Do Tbilisi polecą przywódcy Polski, Litwy, Łotwy, Estonii i Ukrainy. "O swojej misji prezydent rozmawiał w poniedziałek wieczorem z prezydentem USA George'em Bushem" - mówi dyrektor Biura Spraw Zagranicznych kancelarii Lecha Kaczyńskiego, Mariusz Handzlik.

Reklama

"Prezydent Bush wyraził absolutne poparcie dla misji pana prezydenta" - dodał Handzlik.

Sikorski: Prezydent ryzykuje

Szef dyplomacji Radosław Sikorski potwierdza, że rząd niechętnie udzielił prezydentowi samolotu. O tym, że Lech Kaczyński może nie dostać samolotu, informowała wieczorem TVP2. Jeszcze wczoraj minister Sikorski misję Lecha Kaczyńskiego nazywał autorskim pomysłem, który może wciągnąć Polskę w ten konflikt. Dziś rano przyznał, że ważniejsza - zdaniem rządu - jest ewakuacja Polaków z ogarniętej wojną Gruzji.

Reklama

Po naszych obywateli poleci maszyna LOT-u, wynajęta przez Kancelarię Prezydenta - informuje TVN24.

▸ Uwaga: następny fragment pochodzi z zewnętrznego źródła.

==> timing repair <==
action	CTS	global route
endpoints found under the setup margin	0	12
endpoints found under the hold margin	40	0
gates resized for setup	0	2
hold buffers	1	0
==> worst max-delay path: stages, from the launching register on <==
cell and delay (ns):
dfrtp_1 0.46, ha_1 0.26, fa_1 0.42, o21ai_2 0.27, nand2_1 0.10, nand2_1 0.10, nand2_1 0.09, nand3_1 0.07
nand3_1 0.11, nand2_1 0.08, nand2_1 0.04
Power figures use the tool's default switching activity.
File: config.mk
export PLATFORM = sky130hd
export DESIGN_NAME = rr_credit_allocator_flat
export DESIGN_NICKNAME = d
export VERILOG_FILES = /design/src/rtl/xbar_pkg.sv /design/src/rtl/rr_credit_allocator_if.sv /design/src/rtl/rr_arbiter.sv /design/src/rtl/rr_credit_allocator.sv /design/src/flat_wrapper.sv
export SDC_FILE = /design/constraint.sdc
export NUM_CORES = 1
export LEC_CHECK = 0
export CAP_MARGIN = 10
export CORE_MARGIN = 2
export CORE_UTILIZATION = 46
export DETAILED_ROUTE_END_ITERATION = 16
export GPL_TIMING_DRIVEN = 0
export PLACE_DENSITY = 0.8
export SYNTH_ARGS = -nofsm -noshare
export SYNTH_HDL_FRONTEND = slang
export SYNTH_SLANG_ARGS = --single-unit
File: constraint.sdc
create_clock -name i_clk -period 5.3 [get_ports i_clk]
set_clock_uncertainty 0.15 [all_clocks]
set_input_delay 1.325 -clock i_clk [delete_from_list [all_inputs] [get_ports i_clk]]
set_output_delay 1.325 -clock i_clk [all_outputs]
set_load 0.02 [all_outputs]
File: src/rtl/xbar_pkg.sv
// ---------------------------------------------------------------------------
// xbar_pkg
// Shared definitions for the crossbar output-port allocator:
//   - phit type codes carried in bits [3:2] of each input phit's top nibble
//   - allocator state enum (IDLE / BUSY)
//   - small one-hot / index conversion helpers
// ---------------------------------------------------------------------------
package xbar_pkg;

    localparam logic [1:0] TYPE_HEAD    = 2'b11;
    localparam logic [1:0] TYPE_PAYLOAD = 2'b10;

    localparam int N_IN = 4;

    typedef enum logic {
        IDLE = 1'b0,
        BUSY = 1'b1
    } state_e;

    function automatic logic [N_IN-1:0] idx_to_onehot(input logic [1:0] idx);
        return 4'b0001 << idx;
    endfunction

    // Assumes at most one bit set; an all-zero input maps to index 0.
    function automatic logic [1:0] onehot_to_idx(input logic [N_IN-1:0] oh);
        logic [1:0] idx;
        idx = '0;
        for (int i = 0; i < N_IN; i++) begin
            if (oh[i]) idx = 2'(i);
        end
        return idx;
    endfunction

endpackage

File: src/rtl/rr_credit_allocator_if.sv
// ---------------------------------------------------------------------------
// rr_credit_allocator_if
// Bundles the per-output-port allocator signals.
//   i_this_port        : index of the output port this allocator serves
//   i_r0..i_r3         : top nibble of each input phit ([3:2] type, [1:0] route)
//   i_valid            : phit present per input
//   i_credit           : one downstream slot freed this cycle
//   o_select           : one-hot crossbar select (zero = no transfer)
//   o_shift            : discard upper route bits (head phits)
//   o_ready            : per-input consume strobe
//   o_valid            : phit driven downstream this cycle
//   o_credits          : current credit count
//   o_credit_err       : sticky credit-overflow flag
// master = the environment driving inputs, slave = the allocator.
// ---------------------------------------------------------------------------
interface rr_credit_allocator_if;
    logic [1:0] i_this_port;
    logic [3:0] i_r0;
    logic [3:0] i_r1;
    logic [3:0] i_r2;
    logic [3:0] i_r3;
    logic [3:0] i_valid;
    logic       i_credit;
    logic [3:0] o_select;
    logic       o_shift;
    logic [3:0] o_ready;
    logic       o_valid;
    logic [3:0] o_credits;
    logic       o_credit_err;

    modport master (
        output i_this_port, i_r0, i_r1, i_r2, i_r3, i_valid, i_credit,
        input  o_select, o_shift, o_ready, o_valid, o_credits, o_credit_err
    );

    modport slave (
        input  i_this_port, i_r0, i_r1, i_r2, i_r3, i_valid, i_credit,
        output o_select, o_shift, o_ready, o_valid, o_credits, o_credit_err
    );
endinterface

File: src/rtl/rr_arbiter.sv
// ---------------------------------------------------------------------------
// rr_arbiter
// Rotating-priority search over four requests. Starting at ptr_i, the first
// set request found walking ptr, ptr+1, ... (mod 4) is granted.
//   req_i : request vector
//   ptr_i : highest-priority index this cycle
//   gnt_o : one-hot grant (zero when no request)
// ---------------------------------------------------------------------------
module rr_arbiter
    import xbar_pkg::*;
(
    input  logic [N_IN-1:0] req_i,
    input  logic [1:0]      ptr_i,
    output logic [N_IN-1:0] gnt_o
);

    logic       found;
    logic [1:0] idx;

    always_comb begin
        gnt_o = '0;
        found = 1'b0;
        idx   = '0;
        for (int i = 0; i < N_IN; i++) begin
            // 2-bit wrap gives the modulo-4 walk for free.
            idx = ptr_i + 2'(i);
            if (!found && req_i[idx]) begin
                gnt_o[idx] = 1'b1;
                found      = 1'b1;
            end
        end
    end

endmodule

File: src/rtl/rr_credit_allocator.sv
// ---------------------------------------------------------------------------
// rr_credit_allocator
// Output-port allocator for a 4-input wormhole crossbar. Heads addressed to
// this port are arbitrated round-robin; the winner owns the port until its
// packet ends (owner phit valid and not PAYLOAD). Each forwarded phit consumes
// one downstream credit; transfers stall while no credit is available.
// Ports:
//   CREDITS : downstream buffer depth in phits (1..15)
//   i_clk   : clock, rising edge
//   i_rst   : synchronous active-high reset
//   bus     : rr_credit_allocator_if.slave (phits, valid, credit, selects)
// All outputs except o_credits/o_credit_err are combinational.
// ---------------------------------------------------------------------------
module rr_credit_allocator
    import xbar_pkg::*;
#(
    parameter int CREDITS = 4
) (
    input  logic                       i_clk,
    input  logic                       i_rst,
    rr_credit_allocator_if.slave       bus
);

    localparam logic [3:0] CRED_MAX = 4'(CREDITS);

    state_e     state_q, state_d;
    logic [1:0] owner_q, owner_d;
    logic [1:0] ptr_q, ptr_d;
    logic [3:0] credits_q, credits_d;
    logic       err_q, err_d;

    logic [3:0] phit [N_IN];
    logic [N_IN-1:0] req;
    logic [N_IN-1:0] gnt;
    logic [1:0] gnt_idx;
    logic [1:0] owner_type;
    logic       owner_vld;
    logic       port_free;
    logic       have_credit;
    logic       grant_en;
    logic       fwd_en;

    logic [3:0] select;
    logic       shift;
    logic [3:0] ready;
    logic       valid;

    assign phit[0] = bus.i_r0;
    assign phit[1] = bus.i_r1;
    assign phit[2] = bus.i_r2;
    assign phit[3] = bus.i_r3;

    always_comb begin
        for (int n = 0; n < N_IN; n++) begin
            req[n] = bus.i_valid[n] && (phit[n][3:2] == TYPE_HEAD)
                     && (phit[n][1:0] == bus.i_this_port);
        end
    end

    rr_arbiter u_arb (
        .req_i (req),
        .ptr_i (ptr_q),
        .gnt_o (gnt)
    );

    assign gnt_idx     = onehot_to_idx(gnt);
    assign owner_type  = phit[owner_q][3:2];
    assign owner_vld   = bus.i_valid[owner_q];
    assign have_credit = (credits_q != 4'd0);

    // A valid non-PAYLOAD phit on the owner marks the end of its packet, so
    // the port can be handed over in that very cycle.
    assign port_free = (state_q == IDLE) || (owner_vld && (owner_type != TYPE_PAYLOAD));
    assign grant_en  = !i_rst && port_free && have_credit && (|req);
    assign fwd_en    = !i_rst && (state_q == BUSY) && owner_vld
                       && (owner_type == TYPE_PAYLOAD) && have_credit;

    always_comb begin
        select = '0;
        shift  = 1'b0;
        ready  = '0;
        valid  = 1'b0;
        if (grant_en) begin
            select = gnt;
            shift  = 1'b1;
            ready  = gnt;
            valid  = 1'b1;
        end else if (fwd_en) begin
            select = idx_to_onehot(owner_q);
            ready  = idx_to_onehot(owner_q);
            valid  = 1'b1;
        end
    end

    always_comb begin
        state_d = state_q;
        owner_d = owner_q;
        ptr_d   = ptr_q;
        if (grant_en) begin
            state_d = BUSY;
            owner_d = gnt_idx;
            ptr_d   = gnt_idx + 2'd1;
        end else if (port_free) begin
            state_d = IDLE;
        end
    end

    // Simultaneous consume and return cancel; a return while already full is
    // an upstream protocol error and is latched rather than wrapped.
    always_comb begin
        credits_d = credits_q;
        err_d     = err_q;
        if (valid && !bus.i_credit) begin
            credits_d = credits_q - 4'd1;
        end else if (bus.i_credit && !valid) begin
            if (credits_q == CRED_MAX) begin
                err_d = 1'b1;
            end else begin
                credits_d = credits_q + 4'd1;
            end
        end
    end

    always_ff @(posedge i_clk) begin
        if (i_rst) begin
            state_q   <= IDLE;
            owner_q   <= '0;
            ptr_q     <= '0;
            credits_q <= CRED_MAX;
            err_q     <= 1'b0;
        end else begin
            state_q   <= state_d;
            owner_q   <= owner_d;
            ptr_q     <= ptr_d;
            credits_q <= credits_d;
            err_q     <= err_d;
        end
    end

    assign bus.o_select     = select;
    assign bus.o_shift      = shift;
    assign bus.o_ready      = ready;
    assign bus.o_valid      = valid;
    assign bus.o_credits    = credits_q;
    assign bus.o_credit_err = err_q;

endmodule
File: src/flat_wrapper.sv
// flat-port wrapper written by rule: the top's interface ports become plain ports
module rr_credit_allocator_flat import xbar_pkg::*;
#(
    parameter int CREDITS = 4
)
  (i_clk, i_rst, bus_i_this_port, bus_i_r0, bus_i_r1, bus_i_r2, bus_i_r3, bus_i_valid, bus_i_credit, bus_o_select, bus_o_shift, bus_o_ready, bus_o_valid, bus_o_credits, bus_o_credit_err);
  rr_credit_allocator_if bus_i ();
  input  logic i_clk;
  input  logic i_rst;
  input wire logic [$bits(bus_i.i_this_port)-1:0] bus_i_this_port;
  input wire logic [$bits(bus_i.i_r0)-1:0] bus_i_r0;
  input wire logic [$bits(bus_i.i_r1)-1:0] bus_i_r1;
  input wire logic [$bits(bus_i.i_r2)-1:0] bus_i_r2;
  input wire logic [$bits(bus_i.i_r3)-1:0] bus_i_r3;
  input wire logic [$bits(bus_i.i_valid)-1:0] bus_i_valid;
  input wire logic [$bits(bus_i.i_credit)-1:0] bus_i_credit;
  output wire logic [$bits(bus_i.o_select)-1:0] bus_o_select;
  output wire logic [$bits(bus_i.o_shift)-1:0] bus_o_shift;
  output wire logic [$bits(bus_i.o_ready)-1:0] bus_o_ready;
  output wire logic [$bits(bus_i.o_valid)-1:0] bus_o_valid;
  output wire logic [$bits(bus_i.o_credits)-1:0] bus_o_credits;
  output wire logic [$bits(bus_i.o_credit_err)-1:0] bus_o_credit_err;
  assign bus_i.i_this_port = bus_i_this_port;
  assign bus_i.i_r0 = bus_i_r0;
  assign bus_i.i_r1 = bus_i_r1;
  assign bus_i.i_r2 = bus_i_r2;
  assign bus_i.i_r3 = bus_i_r3;
  assign bus_i.i_valid = bus_i_valid;
  assign bus_i.i_credit = bus_i_credit;
  assign bus_o_select = bus_i.o_select;
  assign bus_o_shift = bus_i.o_shift;
  assign bus_o_ready = bus_i.o_ready;
  assign bus_o_valid = bus_i.o_valid;
  assign bus_o_credits = bus_i.o_credits;
  assign bus_o_credit_err = bus_i.o_credit_err;
  rr_credit_allocator #(.CREDITS(CREDITS)) u_core (.i_clk(i_clk), .i_rst(i_rst), .bus(bus_i));
endmodule
# ---- Word level (Yosys, flattened, before mapping)
# Cells that the tools add are included.
dict set report word_totals {
  regBits 10
  in_bits 25
  output_inout_bits 15
  wordCells 119
}
dict set report classes {
  addsub 6
  magnitude_cmp 10
  eq_ne 12
  shift 1
  n_mux 41
  n_bitwise 6
  n_reduce_logical 38
}
# op n
set ops {}
lappend ops {{$mux 4} 11}
lappend ops {{$logic_and 1x1->1} 25}
lappend ops {{$mux 1} 18}
lappend ops {{$lt 2x3->1 const B} 5}
lappend ops {{$or 4x4->4} 3}
lappend ops {{$bmux 1 s2} 5}
lappend ops {{$eq 2x2->1 const B} 5}
lappend ops {{$bmux 4 s2} 1}
lappend ops {{$demux 1 s2} 4}
lappend ops {{$eq 2x2->1} 4}
lappend ops {{$ge 2x1->1 const B} 4}
lappend ops {{$logic_not 1->1} 6}
lappend ops {{$add 2x1->2 const B} 2}
lappend ops {{$add 2x2->2 const B} 2}
lappend ops {{$add 4x1->4 const B} 1}
lappend ops {{$eq 4x3->1 const B} 1}
lappend ops {{$mux 2} 2}
lappend ops {{$reduce_bool 2->1} 2}
lappend ops {{$reduce_bool 4->1} 1}
lappend ops {{$reduce_or 4->1} 1}
lappend ops {{$shl 1x2->4 const A} 1}
lappend ops {{$sub 4x1->4 const B} 1}
lappend ops {{$ge 3x3->1 const B} 1}
lappend ops {{$not 2->3} 1}
lappend ops {{6 further kinds} 7}

# ---- Logic depth before layout (Yosys ltp)
dict set report logic_depth {
  depth_word 19
  mapped_depth 16
  mapped_depth_nobuf 15
}

# ---- Cells and area by module
# A second synthesis with hierarchy kept.
dict set report hier_totals {
  cells_unflattened 140
  hier_area_um2 1239.9
}
# module instances cells_each area_each_um2 seq_area_each_um2
set modules_own_cells {}
lappend modules_own_cells {rr_credit_allocator 1 104 902.1 200.2}
lappend modules_own_cells {rr_arbiter 1 36 337.8 0.0}

# ---- Worst setup path after synthesis
# OpenSTA, ideal clock, no wires.
dict set report synth_path {
  kind {input -> output}
  start {input bus_i_this_port[0]}
  end {output bus_o_select[1]}
  arrival_time_ps 3301
  t_required_ps 3825
  setup_slack_ps 524
  path_stages 10
  n_path_buf 2
  cell_sequence {clkbuf_8 -> xor2_1 -> nor3_1 -> a21oi_1 -> or3_1 -> a2bb2oi_1 -> a221o_1 -> nand2_1 -> o31ai_1 -> buf_4}
}
dict set report synth_via {
  elab_chain_len 15
  elab_cells_between_ends 35
  classes_between {eq/ne (4); mux (16); bitwise (3); reduce/logical (12)}
}
# item line_no
set synth_rtl {}
lappend synth_rtl {{start, declared} flat_wrapper.sv:10} ;# input wire logic [$bits(bus_i.i_this_port)-1:0] bus_i_this_port;
lappend synth_rtl {{$eq 2x2->1} rr_credit_allocator.sv:56} ;# && (phit[n][1:0] == bus.i_this_port);
lappend synth_rtl {{$logic_and 1x1->1} rr_credit_allocator.sv:56}
lappend synth_rtl {{$bmux 1 s2} rr_arbiter.sv:27} ;# if (!found && req_i[idx]) begin
lappend synth_rtl {{$mux 1 (implied by the code)} rr_arbiter.sv:27}
lappend synth_rtl {{$mux 1} rr_arbiter.sv:27}
lappend synth_rtl {{$logic_not 1->1} rr_arbiter.sv:27}
lappend synth_rtl {{$logic_and 1x1->1} rr_arbiter.sv:27}
lappend synth_rtl {{$mux 1} rr_arbiter.sv:27}
lappend synth_rtl {{$logic_not 1->1} rr_arbiter.sv:27}
lappend synth_rtl {{$logic_and 1x1->1} rr_arbiter.sv:27}
lappend synth_rtl {{$mux 1} rr_arbiter.sv:27}
lappend synth_rtl {{$logic_not 1->1} rr_arbiter.sv:27}
lappend synth_rtl {{$logic_and 1x1->1} rr_arbiter.sv:27}
lappend synth_rtl {{$mux 4} rr_arbiter.sv:27}
lappend synth_rtl {{$mux 4 *} --}
lappend synth_rtl {{end, declared} flat_wrapper.sv:17} ;# output wire logic [$bits(bus_i.o_select)-1:0] bus_o_select;
# Every way passes the cells marked *; elsewhere a longest branch is shown, timed or not. The select of a mux whose other input is x is not followed.

# ---- Final worst setup path
dict set report layout_path {
  start {input bus_i_this_port[1]}
  end {output bus_o_select[1]}
}
dict set report layout_via {
  elab_chain_len 15
  elab_cells_between_ends 35
  classes_between {eq/ne (4); mux (16); bitwise (3); reduce/logical (12)}
}
# item line_no
set layout_rtl {}
lappend layout_rtl {{$eq 2x2->1} rr_credit_allocator.sv:56}
lappend layout_rtl {{$logic_and 1x1->1} rr_credit_allocator.sv:56}
lappend layout_rtl {{$bmux 1 s2} rr_arbiter.sv:27}
lappend layout_rtl {{$mux 1 (implied by the code)} rr_arbiter.sv:27}
lappend layout_rtl {{$mux 1} rr_arbiter.sv:27}
lappend layout_rtl {{$logic_not 1->1} rr_arbiter.sv:27}
lappend layout_rtl {{$logic_and 1x1->1} rr_arbiter.sv:27}
lappend layout_rtl {{$mux 1} rr_arbiter.sv:27}
lappend layout_rtl {{$logic_not 1->1} rr_arbiter.sv:27}
lappend layout_rtl {{$logic_and 1x1->1} rr_arbiter.sv:27}
lappend layout_rtl {{$mux 1} rr_arbiter.sv:27}
lappend layout_rtl {{$logic_not 1->1} rr_arbiter.sv:27}
lappend layout_rtl {{$logic_and 1x1->1} rr_arbiter.sv:27}
lappend layout_rtl {{$mux 4} rr_arbiter.sv:27}
lappend layout_rtl {{$mux 4 *} rr_credit_allocator.sv:83} ;# if (grant_en) begin
# Marked as above.

==> results.yml <==
power_and_ir_drop:
  intPower_mw: 0.3092
  pwr_density_cell_nw_per_um2: 284.8
  p_leak_nw: 0.9902
  netSwitchingFraction_pct: 46.90
  irDropWorstVdd_mv: 0.3145
  power.share.sequential_pct: 21.8
  power_mw: 0.5822
  p_sw_mw: 0.2731
  combPwrFrac_pct: 65.5
  clkPwrFrac_pct: 12.7
sta:
  tightest_slew_ps: 427.9
  maxSlewViolCount: 0
  fin_setup_tns_ps: -7.177
  whs_ps: 330.1
  period_share_pct: 100.1
  min_period_ps: 5307
  finalSetupViolCount: 1
  relSlewSlack_pct: 71.47
  fmax_mhz: 188.4
  hold_violations: 0
  worst_slack_ps: -7.177
yosys:
  yosys_warnings: 0
  synthSimpleGateAreaFrac_pct: 23.70
  synth_edf_count: 0
  synth_area_per_cell_um2: 8.092
  synthTopCellsByArea: "dfxtp_1 16%, ha_1 12%, xor2_1 5.7%"
  synthAdderAreaFrac_pct: 13.84
  synth_flop_cell: "dfxtp_1"
  synthArstFlopShare_pct: 0
  synth.area.mux_share_pct: 3.561
  synth_top_area_share_pct: 16.28
  synth_compound_area_share_pct: 25.53
  syn_nets: 190
  synth_cell_types: 50
  synth_area_um2: 1230
  synth_top_family_by_area: "compound AO/OA/AOI/OAI gates"
  synth_seq_area_share_pct: 16.28
  yosysTopAreaCell: "dfxtp_1"
  ys_seq_elements: 10
  synthXorXnorAreaFrac_pct: 7.833
  syn-instance-count: 152
floorplanning:
  initial_utilization_pct: 49.20
  ios: 40
  dieArea_um2: 3104
  rows: 18
  core-area_um2: 2500
  die_y_um: 55.71
  die_w_um: 55.71
critical_path:
  cp_slowest_cell: "nor3b_2"
  path_delay_family: "simple AND/OR/NAND/NOR gates"
  crit_fanout: 4
  crit_top_cell: "buf_4"
  endpoint_kind: "output port"
  critPathRequiredTime_ps: 3830
  worst-path-buf-inv: 4
  arrival_ps: 3830
  slowest_delay_ps: 360
  path_cells: "buf_2 > xor2_2 > nor4_4 > buf_4 > nor3b_2 > nor3b_1 > mux2_1 > a221o_1 > nand2_2 > o31ai_1 > buf_4 > buf_4"
  critPathKind: "in -> out"
  cp-start-kind: "primary input"
grt:
  grt_max_degree: 11
  grt_overflow: 0
  grt_pass1_wl_um: 6403
  antenna_found_initial: 0
  grtUsageTotal_pct: 24.95
  grt_pass1_vias: 1437
final_layout:
  layout.nets: 245
  multi_input_area_um2: 1165
  seq_area_um2: 200.2
  fin_util_pct: 81.78
  drive_above_1_share_pct: 33.50
  area_delta_synth_final_pct: 66.23
  antennaDiodeCount: 0
  stdcell_count: 236
  nFillCells: 145
route:
  drtAntennaViolNets: 0
  via_count: 1500
  routedWlPerCell_um: 19.97
  firstDrtPassIters: 4
  routed_wl_um: 4712
  drt-vias-per-instance: 6.356
  drt_iter0_markers: 78
  drc: 0
clock_tree:
  max-clock-path-buffers: 2
  cts_made_buffers: 3
  cts.clk_slew.worst_paths_ps: 70
  cts_sinks: 10
  tritoncts: "yes"
  htreeDepth: 1
  clock_latency_ps: 280
  postCtsHoldBufs: 0
  clock-root-buffer: "clkbuf_4"
run_status:
  failed_checks: "setup timing"
  outcome: "finished, violations left"
hold_path:
  hp-class: "reg -> reg"
place:
  placed_cells: 220
  port_buffers: 38
  globalplace.congestion: 0.8235
  dp_hpwl_um: 2620
flow_run:
  maxCapViolCount: 0
## power by group through the flow
stage	clock network, mW	logic, mW	registers, mW
2_1_floorplan	0	0.199	0.139
3_3_place_gp	0	0.307	0.125
3_5_place_dp	0	0.317	0.126
4_1_cts	0.0727	0.347	0.125
5_1_grt	0.0778	0.407	0.130
6_report	0.0742	0.381	0.127
## worst paths after layout
| path | depth (start not counted) | slack [ps] | start | endpoint |
|---|---|---|---|---|
| max | 12 | -7 | bus_i_this_port[1] | bus_o_select[1] |
| min | 2 | 330 | u_core.bus.o_credit_err$_SDFFE_PP0P_ | u_core.bus.o_credit_err$_SDFFE_PP0P_ |
| max reg2reg | 16 | 1920 | u_core.owner_q[1]$_SDFFE_PP0P_ | u_core.bus.o_credits[3]$_SDFFE_PP0P_ |
| min reg2reg | 2 | 330 | u_core.bus.o_credit_err$_SDFFE_PP0P_ | u_core.bus.o_credit_err$_SDFFE_PP0P_ |
## cell usage after synthesis (all sizes together) (3+ instances only)
| cell type | number |
|---|---|
| a221o | 3 |
| nand2 | 9 |
| nor2 | 13 |
| buf | 4 |
| xnor2 | 3 |
| dfxtp | 10 |
| nand3 | 8 |
| a21oi | 7 |
| clkbuf | 4 |
| a211oi | 4 |
| a22o | 4 |
| nor4 | 4 |
| nor3 | 8 |
| a21o | 3 |
| xor2 | 8 |
| or3 | 3 |
| inv | 13 |
| ha | 12 |
## worst min-delay path: stages, from the launching register on
cell,delay [ps]
dfxtp_1,330
a21oi_1,50
nor2_1,70
## registers in the layout (all words and copies together) (netlist names)
name / flops
u_core.state_q: 1
u_core.ptr_q: 2
u_core.bus.o_credit_err: 1
u_core.bus.o_credits: 4
u_core.owner_q: 2
## layout make-up
cell class,instances,share of cell area [%]
inverters,13,2.387
flip-flops and latches,10,9.792
repair buffers,50,24.05
plain buffers,8,3.182
well taps,30,1.836
multi-input cells,121,56.98
clock buffers,4,1.775
## layout by cell type (no fill, tap or decap), drive strengths merged, types with 5 or more instances in the layout
cell | Yosys | final
clkdlybuf4s50 | 0 | 8
dlymetal6s2s | 0 | 18
inv | 13 | 13
nand2 | 9 | 9
a21oi | 7 | 7
nor2 | 13 | 13
buf | 4 | 21
dlygate4sd2 | 0 | 5
xor2 | 8 | 8
nor3 | 8 | 8
dfxtp | 10 | 10
clkbuf | 4 | 8
nand3 | 8 | 8
ha | 12 | 12
## kinds of logic after synthesis
group | after synthesis
buffers and inverters | 21
XOR/XNOR | 11
adder cells (fa/ha/maj) | 13
AO/OA/AOI/OAI | 39
multiplexers | 3
AND/OR/NAND/NOR | 55
flip-flops | 10
## routing by layer
metal / routed length, um / GRT usage (%) / part of all wire (%) / vias to the layer above
met5: 0 / 0 / 0 / -
met4: 308 / 10.10 / 6.5 / 0
met3: 296 / 3.023 / 6.3 / 33
met2: 2385 / 48.64 / 51 / 97
met1: 1721 / 26.61 / 37 / 700
li1: - / - / - / 670
## stage by stage
stage               setup WS, ps  cell area, um2
floorplan                  523.9            1230
global placement          -571.9            1648
detailed placement        -737.6            1648
CTS                       -35.02            1877
global route              -62.54            2044
finish                    -7.177            2044
## repair_timing
| item | CTS | global route |
|---|---|---|
| setup endpoints to repair | 10 | 10 |
| pin swaps | 10 | 12 |
| resized for setup | 54 | 34 |
| buffers inserted | 7 | 5 |
Note: power is estimated with default switching activity, not from simulation.
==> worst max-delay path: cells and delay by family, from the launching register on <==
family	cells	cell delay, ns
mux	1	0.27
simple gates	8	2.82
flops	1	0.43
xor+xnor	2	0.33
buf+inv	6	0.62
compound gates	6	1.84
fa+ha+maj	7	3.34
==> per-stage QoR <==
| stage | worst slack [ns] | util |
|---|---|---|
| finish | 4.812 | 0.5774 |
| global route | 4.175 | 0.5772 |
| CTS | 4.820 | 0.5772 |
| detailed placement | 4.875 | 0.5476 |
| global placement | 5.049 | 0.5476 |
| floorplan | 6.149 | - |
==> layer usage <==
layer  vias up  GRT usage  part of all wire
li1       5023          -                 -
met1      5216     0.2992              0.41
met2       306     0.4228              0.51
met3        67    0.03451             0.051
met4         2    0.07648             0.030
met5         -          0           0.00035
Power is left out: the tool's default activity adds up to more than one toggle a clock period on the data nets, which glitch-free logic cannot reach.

"Decyzja o wylocie oznacza wzięcie odpowiedzialności za to, co się dzieje z głową państwa. Sytuacja w Gruzji zmienia się z minuty na minutę. Lech Kaczyński jadąc tam, naraża swoje bezpieczeństwo" - stwierdził rano Radosław Sikorski w radiowej Trójce.

Władysław Stasiak, szef Biura Bezpieczeństwa Narodowego, poleciał rządowym samolotem po prezydenta Estonii i szefa łotewskiego rządu. "Później lecimy pospołu wszyscy jeszcze po pana prezydenta Juszczenkę, po czym no rzecz jasna do Gruzji" - mówił Stasiak w "Sygnałach Dnia".

Reklama

Prezydent Łotwy przyleci do Gruzji własnym samolotem, wprost z olimpiady w Pekinie.

Podróż nie jest zbyt bezpieczna, więc samolot z prezydentami nie wyląduje w Tbilisi - podaje Radio ZET. Lotnisko międzynarodowe w stolicy Gruzji zostało zbombardowane przez Rosjan. Najpewniej więc przywódcy dojadą do Tbilisi w strzeżonym konwoju. Nie wiadomo jeszcze, kiedy Lech Kaczyński wróci do kraju.

Prezydenci krytykują, Rosja się odgraża

Lech Kaczyński i przywódcy innych państw wydali w sobotę wspólne oświadczenie, w którym ostro potępili atak Rosji na Gruzję. "Działania sił zbrojnych Federacji Rosyjskiej na terytorium Południowej Osetii są sprzeczne z prawem międzynarodowym, są w istocie aktem agresji" - mówił prezydent.

"Federacja Rosyjska przekroczyła <czerwoną linię> w utrzymaniu pokoju i stabilizacji w strefie konfliktu oraz w ochronie obywateli rosyjskich poza swoimi granicami" - czytamy w deklaracji.

"W odpowiedzi na jednostronne działania militarne rosyjskich sił zbrojnych użyjemy wszystkich środków dostępnych nam jako prezydentom, aby upewnić się, że agresja przeciwko małemu państwu w Europie nie zostanie pominięta milczeniem lub nic nie znaczącymi oświadczeniami zrównującymi ofiary ze sprawcami" - napisali w oświadczeniu prezydenci.

Rosja ostro na to zareagowała. Rosyjski ambasador na Łotwie zagroził Polsce konsekwencjami za poparcie Gruzji. "W tak ważnych sprawach nie należy się spieszyć, bo można popełnić pomyłki, za które przyjdzie płacić długo potem" - powiedział dyplomata.